Public Health Dialogue: health inequalities

There was general agreement that we need to support local authorities through these unprecedented changes. There are concerns that although many councils want to do a good job, some feel they don’t know how.

There was a desire for a shared definition of health inequalities so that we can hold each other accountable.

There is a risk of increasing health inequalities between local areas if there is no national accountability.

Local authorities cannot address all the issues. They need to know their priorities, and the NHS community needs to support them.

Although the ongoing changes are unprecedented, we need to accept that the old system is dead, to quote one person at the debate, and we now “need new radical ways to do business”. The mood was that we need to move forward and embrace new allegiances and partnerships.
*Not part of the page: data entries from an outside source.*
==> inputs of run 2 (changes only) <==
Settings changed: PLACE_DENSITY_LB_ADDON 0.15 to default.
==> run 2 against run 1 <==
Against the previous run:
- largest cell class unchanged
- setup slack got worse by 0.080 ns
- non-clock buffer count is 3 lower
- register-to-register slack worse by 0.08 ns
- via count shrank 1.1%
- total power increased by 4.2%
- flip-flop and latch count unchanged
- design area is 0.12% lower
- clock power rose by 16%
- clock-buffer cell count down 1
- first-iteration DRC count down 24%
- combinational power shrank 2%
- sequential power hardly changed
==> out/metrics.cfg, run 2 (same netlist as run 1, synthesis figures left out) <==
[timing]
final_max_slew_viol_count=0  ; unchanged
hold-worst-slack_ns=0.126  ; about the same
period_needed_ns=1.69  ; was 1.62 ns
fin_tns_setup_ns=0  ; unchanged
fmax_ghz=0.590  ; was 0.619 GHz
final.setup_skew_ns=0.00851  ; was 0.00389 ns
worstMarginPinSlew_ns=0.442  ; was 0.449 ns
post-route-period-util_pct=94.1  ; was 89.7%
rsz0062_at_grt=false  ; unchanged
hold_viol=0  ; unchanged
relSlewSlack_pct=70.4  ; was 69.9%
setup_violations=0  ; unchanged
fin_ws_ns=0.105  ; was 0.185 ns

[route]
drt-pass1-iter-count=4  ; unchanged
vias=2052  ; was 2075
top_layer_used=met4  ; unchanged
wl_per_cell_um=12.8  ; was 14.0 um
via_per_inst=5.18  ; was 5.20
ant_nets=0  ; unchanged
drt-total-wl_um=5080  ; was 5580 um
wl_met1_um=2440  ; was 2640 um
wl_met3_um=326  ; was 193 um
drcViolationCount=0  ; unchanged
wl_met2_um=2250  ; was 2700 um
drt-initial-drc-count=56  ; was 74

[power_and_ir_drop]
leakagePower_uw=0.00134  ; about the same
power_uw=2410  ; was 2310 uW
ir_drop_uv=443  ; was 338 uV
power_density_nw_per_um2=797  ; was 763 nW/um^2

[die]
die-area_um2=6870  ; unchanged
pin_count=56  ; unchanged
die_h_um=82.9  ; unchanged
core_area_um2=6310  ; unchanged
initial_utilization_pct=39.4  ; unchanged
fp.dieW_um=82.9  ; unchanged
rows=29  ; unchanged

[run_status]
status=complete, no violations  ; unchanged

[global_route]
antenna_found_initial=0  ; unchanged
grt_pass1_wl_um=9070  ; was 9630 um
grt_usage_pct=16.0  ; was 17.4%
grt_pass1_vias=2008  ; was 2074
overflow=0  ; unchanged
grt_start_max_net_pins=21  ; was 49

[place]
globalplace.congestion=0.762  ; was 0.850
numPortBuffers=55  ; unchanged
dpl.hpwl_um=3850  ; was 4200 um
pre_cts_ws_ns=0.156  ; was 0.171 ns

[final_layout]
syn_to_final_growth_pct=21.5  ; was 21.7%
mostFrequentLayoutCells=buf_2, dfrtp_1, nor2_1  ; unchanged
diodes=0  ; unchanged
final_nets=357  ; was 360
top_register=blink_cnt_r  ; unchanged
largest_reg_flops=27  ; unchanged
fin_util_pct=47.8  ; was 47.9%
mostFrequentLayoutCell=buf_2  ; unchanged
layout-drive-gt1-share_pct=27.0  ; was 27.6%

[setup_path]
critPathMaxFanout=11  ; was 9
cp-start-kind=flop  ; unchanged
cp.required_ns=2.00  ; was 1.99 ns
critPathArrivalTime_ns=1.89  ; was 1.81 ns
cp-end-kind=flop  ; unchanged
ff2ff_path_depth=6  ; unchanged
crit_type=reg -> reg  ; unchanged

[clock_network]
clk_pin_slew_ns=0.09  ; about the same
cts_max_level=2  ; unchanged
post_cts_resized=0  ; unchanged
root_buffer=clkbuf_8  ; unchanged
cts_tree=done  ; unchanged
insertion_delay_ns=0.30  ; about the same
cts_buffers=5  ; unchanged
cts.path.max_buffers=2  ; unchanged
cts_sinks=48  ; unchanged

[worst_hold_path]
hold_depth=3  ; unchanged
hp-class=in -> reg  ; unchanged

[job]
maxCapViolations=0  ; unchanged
There was concern over the political implications these reforms will have on public health policy. The priorities of local politicians may be different to the needs of the community. The motivation of local politicians may be driven by electoral priorities, and they may therefore support schemes that yield quick rewards rather than long-term health gains. But it is the responsibility of public health officials to brief them and set the agenda.

The health sector should be liaising with local politicians and the local community to ensure the needs of the community are met. The concern is that people “who are of the lowest equity are the least likely to vote and those who vote are the least likely to care”. Communities need strong advocacy and leadership to ensure there is a “channel between those in need and those who provide”.

Everyone needs to see themselves as accountable, including all the leaders and chief executives of local authorities. The secretary of state has a statutory duty to reduce health inequalities – but how he will be held accountable? The Department of Health “should have as much power as influence”, but it is not enough to just publish reports and evidence. Evidence-based medicine needs to be implemented and used in a powerful way.